Thursday, September 14, 2006

Europahaus

After the first week in the hotel, we moved into our permanent place of residence - Europahaus. It's a pretty new and clean little campus out in the very suburban 14th Bezirk of Vienna. It's made up of several different buildings, including a hotel, restaurant, and castle, all connected via underground pedway. If you're familiar with the bright and sterile Max Palevsky dorms on the University of Chicago campus by the library, that's what it kind of looks like.

We share the dorm (and kitchen) with a bunch of Austrian kids, none of whom I've met. When we got there, they were putting up love beads in our hallway, along with a sign proclaiming it a Desaster Area [sic]. These have since been taken down, probably by the maids.

Desaster Area
Desaster Area

We have some sort of maid service here, but their inconsistency confuses me. For example, when we first arrived, my bed was made, but no one else's was. When they cleaned the bathroom the first week, they didn't give us any toilet paper, but they gave some to everybody else. The next week, they gave us tons of toilet paper...but they stole our hand soap.

The Europahaus restaurant has a special student menu everyday for €4.20. However, they don't ever tell you what the dish is. It's usually a safe bet that it's some kind of fried thing.

Europahaus restaurant
Europahaus Restaurant

There are also music rooms, Tischtennis rooms, pool rooms, tv rooms, fitness rooms, and two saunas. There's what appears to be a wooden outdoor square-dance floor, too.

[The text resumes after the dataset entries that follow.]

File: src/rtl/snake_pkg.sv
// Shared game constants for the snake controller and draw_snake: state and
// direction encodings plus small decode helpers.
package snake_pkg;

  typedef logic [1:0] game_state_t;
  typedef logic [2:0] dir_t;

  localparam logic [1:0] IDLE      = 2'b00;
  localparam logic [1:0] PLAY      = 2'b01;
  localparam logic [1:0] GAME_OVER = 2'b11;

  localparam logic [2:0] DIR_IDLE  = 3'b000;
  localparam logic [2:0] DIR_UP    = 3'b001;
  localparam logic [2:0] DIR_DOWN  = 3'b010;
  localparam logic [2:0] DIR_LEFT  = 3'b011;
  localparam logic [2:0] DIR_RIGHT = 3'b100;

  // Fixed priority UP > DOWN > LEFT > RIGHT; DIR_IDLE means no press.
  function automatic dir_t decode_buttons(input logic up, input logic down,
                                          input logic left, input logic right);
    if (up)    return DIR_UP;
    if (down)  return DIR_DOWN;
    if (left)  return DIR_LEFT;
    if (right) return DIR_RIGHT;
    return DIR_IDLE;
  endfunction

  function automatic dir_t opposite_dir(input dir_t d);
    case (d)
      DIR_UP:    return DIR_DOWN;
      DIR_DOWN:  return DIR_UP;
      DIR_LEFT:  return DIR_RIGHT;
      DIR_RIGHT: return DIR_LEFT;
      default:   return DIR_IDLE;
    endcase
  endfunction

  function automatic int cnt_width(input int a, input int b);
    int m;
    m = (a > b) ? a : b;
    return (m > 1) ? $clog2(m) : 1;
  endfunction

endpackage

File: src/rtl/snake_game_ctrl_if.sv
// Signal bundle between the game controller and its environment (buttons,
// VGA timing, draw_snake activity flags and the move outputs).
interface snake_game_ctrl_if #(
  parameter int SCORE_BITS = 8
);
  import snake_pkg::*;

  logic                  btn_up;
  logic                  btn_down;
  logic                  btn_left;
  logic                  btn_right;
  logic                  frame_tick;
  logic                  display_on;
  logic                  head_active;
  logic                  body_active;
  logic                  border_active;
  game_state_t           game_state;
  dir_t                  direction;
  logic                  update;
  logic [SCORE_BITS-1:0] score;

  // There is no back-pressure: update is a single-cycle strobe that draw_snake
  // must consume in the cycle it is high, with direction already valid.
  modport master (
    input  btn_up, btn_down, btn_left, btn_right,
    input  frame_tick, display_on, head_active, body_active, border_active,
    output game_state, direction, update, score
  );

  modport slave (
    output btn_up, btn_down, btn_left, btn_right,
    output frame_tick, display_on, head_active, body_active, border_active,
    input  game_state, direction, update, score
  );

endinterface

File: src/rtl/snake_frame_div.sv
// Frame counter with synchronous clear and a terminal-count compare against a
// run-time limit, so one instance can serve several states.
module snake_frame_div #(
  parameter int W = 3
) (
  input  logic         clk,
  input  logic         reset_n,
  input  logic         clr,
  input  logic         inc,
  input  logic [W-1:0] last,
  output logic         tc
);

  logic [W-1:0] cnt_q;

  always_ff @(posedge clk or negedge reset_n) begin
    if (!reset_n) begin
      cnt_q <= '0;
    end else if (clr) begin
      cnt_q <= '0;
    end else if (inc) begin
      cnt_q <= cnt_q + W'(1);
    end
  end

  assign tc = (cnt_q == last);

endmodule

File: src/rtl/snake_game_ctrl.sv
// Snake game sequencer: IDLE/PLAY/GAME_OVER FSM, direction latching, per-move
// update strobe, move score and frame-level collision detection.
module snake_game_ctrl
  import snake_pkg::*;
#(
  parameter int SPEED       = 6,
  parameter int OVER_FRAMES = 120,
  parameter int SCORE_BITS  = 8
) (
  input logic               clk,
  input logic               reset_n,
  snake_game_ctrl_if.master bus
);

  localparam int               CNT_W     = cnt_width(SPEED, OVER_FRAMES);
  localparam logic [CNT_W-1:0] PLAY_LAST = CNT_W'(SPEED - 1);
  localparam logic [CNT_W-1:0] OVER_LAST = CNT_W'(OVER_FRAMES - 1);

  game_state_t           state_q, state_d;
  dir_t                  dir_q, dir_d;
  dir_t                  pend_q, pend_d;
  dir_t                  btn_dir;
  logic                  upd_q, upd_d;
  logic                  coll_q, coll_d;
  logic                  coll_now, coll_any;
  logic [SCORE_BITS-1:0] score_q, score_d;
  logic                  cnt_clr, cnt_inc, cnt_tc;
  logic [CNT_W-1:0]      cnt_last;

  assign btn_dir  = decode_buttons(bus.btn_up, bus.btn_down, bus.btn_left, bus.btn_right);
  assign coll_now = bus.display_on && bus.head_active && (bus.body_active || bus.border_active);
  assign coll_any = coll_q || coll_now;
  assign cnt_last = (state_q == GAME_OVER) ? OVER_LAST : PLAY_LAST;

  snake_frame_div #(.W(CNT_W)) u_frame_div (
    .clk     (clk),
    .reset_n (reset_n),
    .clr     (cnt_clr),
    .inc     (cnt_inc),
    .last    (cnt_last),
    .tc      (cnt_tc)
  );

  always_comb begin
    state_d = state_q;
    dir_d   = dir_q;
    pend_d  = pend_q;
    upd_d   = 1'b0;
    score_d = score_q;
    cnt_clr = 1'b0;
    cnt_inc = 1'b0;
    // A hit in the tick cycle itself is evaluated before the flag clears.
    coll_d  = bus.frame_tick ? 1'b0 : coll_any;

    case (state_q)
      IDLE: begin
        cnt_clr = 1'b1;
        // Score survives GAME_OVER and IDLE; it only clears when a game starts.
        if (btn_dir != DIR_IDLE) begin
          dir_d   = btn_dir;
          pend_d  = btn_dir;
          score_d = '0;
          state_d = PLAY;
        end
      end
      PLAY: begin
        if (btn_dir != DIR_IDLE && btn_dir != dir_q && btn_dir != opposite_dir(dir_q)) begin
          pend_d = btn_dir;
        end
        if (bus.frame_tick) begin
          if (coll_any) begin
            state_d = GAME_OVER;
            dir_d   = DIR_IDLE;
            pend_d  = DIR_IDLE;
            cnt_clr = 1'b1;
          end else if (cnt_tc) begin
            dir_d   = pend_q;
            upd_d   = 1'b1;
            cnt_clr = 1'b1;
            if (score_q != '1) begin
              score_d = score_q + SCORE_BITS'(1);
            end
          end else begin
            cnt_inc = 1'b1;
          end
        end
      end
      GAME_OVER: begin
        dir_d  = DIR_IDLE;
        pend_d = DIR_IDLE;
        if (bus.frame_tick) begin
          if (cnt_tc) begin
            state_d = IDLE;
            cnt_clr = 1'b1;
          end else begin
            cnt_inc = 1'b1;
          end
        end
      end
      default: begin
        state_d = IDLE;
        dir_d   = DIR_IDLE;
        pend_d  = DIR_IDLE;
        cnt_clr = 1'b1;
      end
    endcase
  end

  always_ff @(posedge clk or negedge reset_n) begin
    if (!reset_n) begin
      state_q <= IDLE;
      dir_q   <= DIR_IDLE;
      pend_q  <= DIR_IDLE;
      upd_q   <= 1'b0;
      coll_q  <= 1'b0;
      score_q <= '0;
    end else begin
      state_q <= state_d;
      dir_q   <= dir_d;
      pend_q  <= pend_d;
      upd_q   <= upd_d;
      coll_q  <= coll_d;
      score_q <= score_d;
    end
  end

  assign bus.game_state = state_q;
  assign bus.direction  = dir_q;
  assign bus.update     = upd_q;
  assign bus.score      = score_q;

endmodule

File: src/flat_wrapper.sv
// flat-port wrapper written by rule: the top's interface ports become plain ports
module snake_game_ctrl_flat import snake_pkg::*;
#(
  parameter int SPEED       = 6,
  parameter int OVER_FRAMES = 120,
  parameter int SCORE_BITS  = 8
)
  (clk, reset_n, bus_btn_up, bus_btn_down, bus_btn_left, bus_btn_right, bus_frame_tick, bus_display_on, bus_head_active, bus_body_active, bus_border_active, bus_game_state, bus_direction, bus_update, bus_score);
  snake_game_ctrl_if #(.SCORE_BITS(SCORE_BITS)) bus_i ();
  input logic clk;
  input logic reset_n;
  input wire logic [$bits(bus_i.btn_up)-1:0] bus_btn_up;
  input wire logic [$bits(bus_i.btn_down)-1:0] bus_btn_down;
  input wire logic [$bits(bus_i.btn_left)-1:0] bus_btn_left;
  input wire logic [$bits(bus_i.btn_right)-1:0] bus_btn_right;
  input wire logic [$bits(bus_i.frame_tick)-1:0] bus_frame_tick;
  input wire logic [$bits(bus_i.display_on)-1:0] bus_display_on;
  input wire logic [$bits(bus_i.head_active)-1:0] bus_head_active;
  input wire logic [$bits(bus_i.body_active)-1:0] bus_body_active;
  input wire logic [$bits(bus_i.border_active)-1:0] bus_border_active;
  output wire logic [$bits(bus_i.game_state)-1:0] bus_game_state;
  output wire logic [$bits(bus_i.direction)-1:0] bus_direction;
  output wire logic [$bits(bus_i.update)-1:0] bus_update;
  output wire logic [$bits(bus_i.score)-1:0] bus_score;
  assign bus_i.btn_up = bus_btn_up;
  assign bus_i.btn_down = bus_btn_down;
  assign bus_i.btn_left = bus_btn_left;
  assign bus_i.btn_right = bus_btn_right;
  assign bus_i.frame_tick = bus_frame_tick;
  assign bus_i.display_on = bus_display_on;
  assign bus_i.head_active = bus_head_active;
  assign bus_i.body_active = bus_body_active;
  assign bus_i.border_active = bus_border_active;
  assign bus_game_state = bus_i.game_state;
  assign bus_direction = bus_i.direction;
  assign bus_update = bus_i.update;
  assign bus_score = bus_i.score;
  snake_game_ctrl #(.SPEED(SPEED), .OVER_FRAMES(OVER_FRAMES), .SCORE_BITS(SCORE_BITS)) u_core (.clk(clk), .reset_n(reset_n), .bus(bus_i));
endmodule
File: config.mk
export PLATFORM = sky130hd
export DESIGN_NAME = snake_game_ctrl_flat
export DESIGN_NICKNAME = d
export VERILOG_FILES = /design/src/rtl/snake_pkg.sv /design/src/rtl/snake_game_ctrl_if.sv /design/src/rtl/snake_frame_div.sv /design/src/rtl/snake_game_ctrl.sv /design/src/flat_wrapper.sv
export SDC_FILE = /design/constraint.sdc
export NUM_CORES = 1
export LEC_CHECK = 0
export BUFFER_PORTS_ARGS = -buffer_cell sky130_fd_sc_hd__buf_2
export CORE_ASPECT_RATIO = 2
export CORE_MARGIN = 4
export CORE_UTILIZATION = 30
export CTS_CLUSTER_SIZE = 40
export DETAILED_ROUTE_END_ITERATION = 6
export PLACE_DENSITY_LB_ADDON = 0.08
export SYNTH_ARGS = -nofsm -noshare
export SYNTH_HDL_FRONTEND = slang
export SYNTH_SLANG_ARGS = --single-unit
File: constraint.sdc
create_clock -name clk -period 2.7 [get_ports clk]
set_input_delay 0.675 -clock clk [delete_from_list [all_inputs] [get_ports clk]]
set_output_delay 0.675 -clock clk [all_outputs]
set_load 0.005 [all_outputs]
==> impl_metrics.tcl, run 1 <==
set metrics [dict create \
    status "finished, final reports clean" \
    ys_seq_area_share_pct 38.1 \
    drtAntennaViolNets 0 \
    hold_viol_final 0 \
    clockBufferDepth 2 \
    insertion_delay_ps 280 \
    arrival_ps 2310 \
    io_pins 25 \
    synth-main-ff-cell "dfrtp_1" \
    netlist-cell-type-count 55 \
    cts_tree "done" \
    cap_violations 0 \
    rrSetupSlack_ps 560 \
    startpoint_type "flip-flop" \
    synth_nets 195 \
    hold_path.class "input port to async pin" \
    max_stage_delay_ps 500 \
    antenna_found_initial 0 \
    holdWs_ps 392 \
    drc 0 \
    power.density_nw_per_um2 678 \
    grt.total_usage_pct 15.8 \
    clk_pin_slew_worst_paths_ps 100 \
    mostFrequentLayoutCells "25 x dfrtp_1, 24 x buf_2, 23 x nand2_1" \
    slew_headroom_pct 60.4 \
    totalWireLength_um 4890 \
    reg2reg_to "u_core.bus.direction[0]" \
    grt_pass1_wl_um 7980 \
    drt-initial-drc-count 32 \
    initial_utilization_pct 31.4 \
    dieArea_um2 6800 \
    final_max_slew_viol_count 0 \
    num-nets-final 225 \
    grt_max_degree 26 \
    cp_max_fo 10 \
    finalWorstSetupSlack_ps 560 \
    io_buffer_count 24 \
    cts_max_level 1 \
    setup_violations 0 \
    post_cts_resized 0 \
    dp_hpwl_um 3830 \
    yosys_warnings 0 \
    fp.dieH_um 113 \
    fin_worst_skew_ps 8.54 \
    tightest_slew_ps 590 \
    p_leak_nw 0.859 \
    firstDrtPassIters 6 \
    layout-drive-gt1-share_pct 19.4 \
    required_ps 2870 \
    fmax_ghz 0.467 \
    synthToLayoutAreaGrowth_pct 15.8 \
    cts_sinks 25 \
    layout_commonest_cell "dfrtp_1" \
    via_count 1539 \
    synth_area_um2 1640 \
    reg2reg_depth 5 \
    synth_seq_cells 25 \
    vias_per_cell 5.72 \
    core-area_um2 5230 \
    critPathKind "flip-flop to flip-flop" \
    fill_cells 567 \
    grt_pass1_vias 1655 \
    fp-row-count 37 \
    fin_crit_sh_pct 79.3 \
    cp_slowest_cell "a211oi_4" \
    root_buffer "clkbuf_8" \
    grt_overflow 0 \
    synth-edff-count 0 \
    crit_path_end_kind "flip-flop" \
    syn_area_per_cell_um2 9.03 \
    crit_chain "nand2_1 > or3_4 > a211oi_4 > o32ai_2 > mux2_4" \
    vdd_ir_drop_max_mv 0.556 \
    dp_worst_setup_slack_ps 326 \
    gp_congestion 0.864 \
    rsz0062_at_grt "false" \
    period_needed_ps 2140 \
    cts_buffers 3 \
    rr_startpoint "u_core.u_frame_div.cnt_q[4]" \
    die_w_um 60.3 \
    wl_per_cell_um 18.2 \
    fin_setup_tns_ps 0 \
    diodes 0 \
    cts_setup_buffers 0 \
    async_reset_ff_share_pct 100 \
    syn_inst 182 \
    hold_buffers 0 \
]
[cell type report]
class	count	area (um^2)	share of cell area, %
well taps	58	72.6	3.81
multi-input cells	146	968	50.9
repair buffers	31	173	9.07
clock buffers	4	45.0	2.37
flip-flops and latches	25	626	32.9
inverters	5	18.8	0.986
[logic make-up after synthesis]
| logic type | share of synthesized area (%) |
|---|---|
| simple gates | 27.1 |
| compound gates | 24.8 |
| flops | 38.1 |
| buf+inv | 2.97 |
| mux | 3.96 |
| xor+xnor | 1.60 |
| fa+ha+maj | 1.52 |
[per-stage QoR]
| stage | utilization, % | area, um^2 | total power [mW] | cells |
|---|---|---|---|---|
| 6_report | 36.4 | 1900 | 1.29 | 269 |
| 5_1_grt | 36.4 | 1900 | 1.39 | 269 |
| 4_1_cts | 36.4 | 1900 | 1.30 | 269 |
| 3_5_place_dp | 35.5 | 1860 | 1.07 | 265 |
| 3_3_place_gp | 35.5 | 1860 | 1.06 | 265 |
| 2_1_floorplan | - | 1640 | 0.879 | 182 |
[registers in the layout, summed over array words and instances (netlist names)]
| name | count |
|---|---|
| u_core.bus.update | 1 |
| u_core.bus.game_state | 2 |
| u_core.pend_q | 3 |
| u_core.coll_q | 1 |
| u_core.bus.score | 8 |
| u_core.u_frame_div.cnt_q | 7 |
| u_core.bus.direction | 3 |
[synthesized netlist by cell type, drive strengths merged (2+ instances only)]
master  count  area, um^2
mux2i       5        50.1
nand3       4        20.0
ha          2        25.0
and3        6        37.5
a21oi       6        30.0
a41oi       2        17.5
o21ai       9        45.0
clkbuf      4        15.0
a22o        3        26.3
o221ai      2        17.5
xor2        2        17.5
o211ai      3        22.5
a211o       2        18.8
o21bai      2        15.0
and2        3        18.8
inv         5        18.8
and4        2        17.5
nor3b       4        30.0
nor3        9        45.0
dfrtp      25         626
a211oi      2        27.5
o31ai       2        15.0
a21o        2        15.0
nand2b      5        31.3
nand2      23        86.3
nor2b       5        31.3
nand4       3        18.8
a31oi       2        12.5
nor2       14        52.6
o21a        3        22.5
buf         2        15.0
nor4        2        27.5
[critical path, delay by kind of cell (launching register included)]
kind               cells  cell delay [ps]
muxes                  1              340
and+or+nand+nor        2              510
DFF                    1              440
AOI/OAI and AO/OA      2              730
[routing by layer]
| layer | GRT usage (%) | part of all wire [%] |
|---|---|---|
| met1 | 15.4 | 36 |
| met2 | 29.6 | 58 |
| met3 | 1.50 | 2.3 |
| met5 | 0 | 0 |
| met4 | 9.17 | 4.1 |
[report_power, final]
part	internal, mW	leakage [nW]	switching (mW)
clock network	0.106	0.0228	0.130
registers	0.444	0.321	0.0989
logic	0.217	0.515	0.293
total	0.767	0.859	0.523
[how the worst max path moves through the flow]
| stage | from | end | slack [ps] | cells after the start |
|---|---|---|---|---|
| floorplan | bus_btn_up | u_core.bus.direction[0] | 670 | 4 |
| global placement | bus_border_active | u_core.bus.score[7] | 410 | 6 |
| detailed placement | bus_border_active | u_core.bus.score[0] | 330 | 6 |
| CTS | u_core.u_frame_div.cnt_q[4] | u_core.bus.direction[0] | 560 | 5 |
| global route | u_core.u_frame_div.cnt_q[4] | u_core.u_frame_div.cnt_q[6] | 450 | 6 |
| finish | u_core.u_frame_div.cnt_q[4] | u_core.bus.direction[0] | 560 | 5 |
(Power assumes the default switching activity.)
==> run 2, diff against run 1 <==
==> constraint.sdc (replaced) <==
create_clock -name clk -period 2.25 [get_ports clk]
set_input_delay 0.5625 -clock clk [delete_from_list [all_inputs] [get_ports clk]]
set_output_delay 0.5625 -clock clk [all_outputs]
set_load 0.005 [all_outputs]
==> run 2 against run 1 <==
  * Combinational power grew 26%
  * Design area grew 1.2%
  * Maximum frequency grew 8.1%
  * Sequential cell count is the same
  * Clock skew is essentially flat
  * Critical endpoint is now u_core.pend_q[2]
  * Largest power group unchanged
==> impl_metrics.tcl, run 2 (same netlist as run 1, synthesis figures left out) <==
set metrics [dict create \
    crit_buf_inv 0 \
    diodes 0 \
    cts_setup_buffers 0 \
    crit_chain "nor2b_1 > o311a_1 > o22ai_1 > nand2_1 > a2111oi_2" \
    wl_per_cell_um 17.4 \
    fin_worst_skew_ps 8.12 \
    fill_cells 553 \
    layout_commonest_cell "dfrtp_1" \
    cp_slowest_cell "dfrtp_1" \
    power_frac_seq_pct 41.0 \
    clockBufferDepth 2 \
    grt_pass1_wl_um 7800 \
    root_buffer "clkbuf_8" \
    hold_path.class "input port to async pin" \
    crit_path_end_kind "flip-flop" \
    p_int_mw 0.939 \
    p_sw_mw 0.640 \
    setup_violations 0 \
    drtAntennaViolNets 0 \
    tightest_slew_ps 606 \
    io_pins 25 \
    vias_per_cell 5.72 \
    io_buffer_count 24 \
    drc 0 \
    clk_pin_slew_worst_paths_ps 100 \
    final_max_slew_viol_count 0 \
    max_stage_delay_ps 460 \
    clockPowerShare_pct 18.3 \
    cp_max_fo 7 \
    dp_hpwl_um 3690 \
    hold_buffers 0 \
    vdd_ir_drop_max_mv 0.428 \
    p_sw_share_pct 40.5 \
    status "finished, final reports clean" \
    p_leak_nw 0.879 \
    cts_tree "done" \
    totalWireLength_um 4740 \
    firstDrtPassIters 4 \
    combPwrFrac_pct 40.7 \
    grt_max_degree 26 \
    cts_sinks 25 \
    fp-row-count 37 \
    largest_reg_flops 8 \
    fin_crit_sh_pct 88.0 \
    fp.dieH_um 113 \
    required_ps 2420 \
    arrival_ps 2150 \
    via_count 1555 \
    seqCellArea_um2 626 \
    placedInstanceArea_um2 1880 \
    antenna_found_initial 0 \
    grt_pass1_vias 1578 \
    startpoint_type "flip-flop" \
    post_cts_resized 0 \
    multi_input_area_um2 968 \
    period_needed_ps 1980 \
    drt-initial-drc-count 29 \
    num-nets-final 228 \
    fmax_ghz 0.505 \
    slew_headroom_pct 59.6 \
    cts_max_level 1 \
    die_w_um 60.3 \
    grt.total_usage_pct 14.9 \
    gp_congestion 0.824 \
    cap_violations 0 \
    layout-drive-gt1-share_pct 21.0 \
    mostFrequentLayoutCells "25 x dfrtp_1, 24 x buf_2, 23 x nand2_1" \
    critPathKind "flip-flop to flip-flop" \
    dieArea_um2 6800 \
    cts_buffers 3 \
    rrSetupSlack_ps 270 \
    final_area_um2 1930 \
    rsz0062_at_grt "false" \
    cpLargestDelayFamily "compound AO/OA/AOI/OAI gates" \
    initial_utilization_pct 31.4 \
    fin_setup_tns_ps 0 \
    synthToLayoutAreaGrowth_pct 17.3 \
    grt_overflow 0 \
    core-area_um2 5230 \
    hold_viol_final 0 \
    power.density_nw_per_um2 820 \
    insertion_delay_ps 280 \
]
==> run 2: cell types whose count changed in the layout (fill, tap and decap cells not counted), sizes merged <==
cell and change:
buf +3, clkbuf -1, clkinv +1
==> run 2: path summary, 6_finish.rpt <==
check,end,depth (start not counted),start
min in group clk,u_core.pend_q[1],1,u_core.pend_q[1]
worst max-delay path,u_core.pend_q[2],5,u_core.bus.direction[0]
worst min-delay path,u_core.u_frame_div.cnt_q[4],1,reset_n
max in group asynchronous,u_core.pend_q[1],1,reset_n
worst min register to register,u_core.pend_q[1],1,u_core.pend_q[1]
worst max register to register,u_core.pend_q[2],5,u_core.bus.direction[0]
==> run 2: per-layer routing <==
layer	GRT usage, %	routed length [um]	vias up
met4	5.47	110	0
met2	27.7	2680	22
met3	1.73	118	9
met1	16.2	1840	777
met5	0	0	-
li1	-	-	747
==> run 2: final cells by class <==
class,instances,share of cell area [%]
inverters,5,0.974
well taps,58,3.77
multi-input cells,146,50.3
repair buffers,34,10.1
clock buffers,3,2.14
clock inverters,1,0.260
flip-flops and latches,25,32.5
==> run 2: power by group through the flow <==
stage               clock network [mW]  registers, mW  logic, mW
finish                           0.289          0.648      0.643
detailed placement                   0          0.656      0.647
CTS                              0.295          0.648      0.650
global route                     0.311          0.666      0.717
floorplan                            0          0.630      0.424
global placement                     0          0.654      0.643
==> run 2: per-stage QoR <==
stage          power, mW  setup slack [ps]  hold slack [ps]  util (%)  instances
2_1_floorplan       1.05               329              267         -        182
3_3_place_gp        1.30              82.0              496      35.9        268
3_5_place_dp        1.30              14.1              496      35.9        268
4_1_cts             1.59               256              307      36.8        272
5_1_grt             1.69               150              334      36.8        272
6_report            1.58               271              274      36.8        272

Europahaus is a prime spot for retreats, weddings, and whatnot, it appears. Every night, there are new groups of people doing trust falls, hugging each other, and setting tealights on the ground. Sometimes, there are small children violently being pushed about in bouncy castles. Then, someone accidentally releases a bunch of heart-shaped balloons into the air.

There's this ice cream parlour down the street that we always want to go to. The first few times we went there, however, the lights were on, the doors were open, but no one was there. We waited for a while, and no one emerged. Every time we would walk past it, it was the same. It's closed late at night, so there must be someone who goes in there. We tried again a few days ago, and the doors were closed this time. On our last attempt, the doors were closed, the blinds were closed, and the entrance blocked off.

P.S. - our Austrian pal Steffi e-mailed us back! She just moved in with her grandmother, and then she'll be travelling around to visit her sister's children, and then she says we're invited to hang out!


Die Wiener Kompilation

Tuesday, September 12, 2006

Meanwhile in Downers Grove...

In addition to the Randy Newman concert on November 3 that I'm missing while in Europe, look what's just been announced for the very next day:

On the morning of Saturday, November 4 at the Tivoli Theatre in Downers Grove, Lemony Snicket (aka Daniel Handler) will be making an appearance. For the entrance fee of just $20, you get a copy of his new book, a booksigning, a screening of the Lemony Snicket film, a special presentation by the author, and...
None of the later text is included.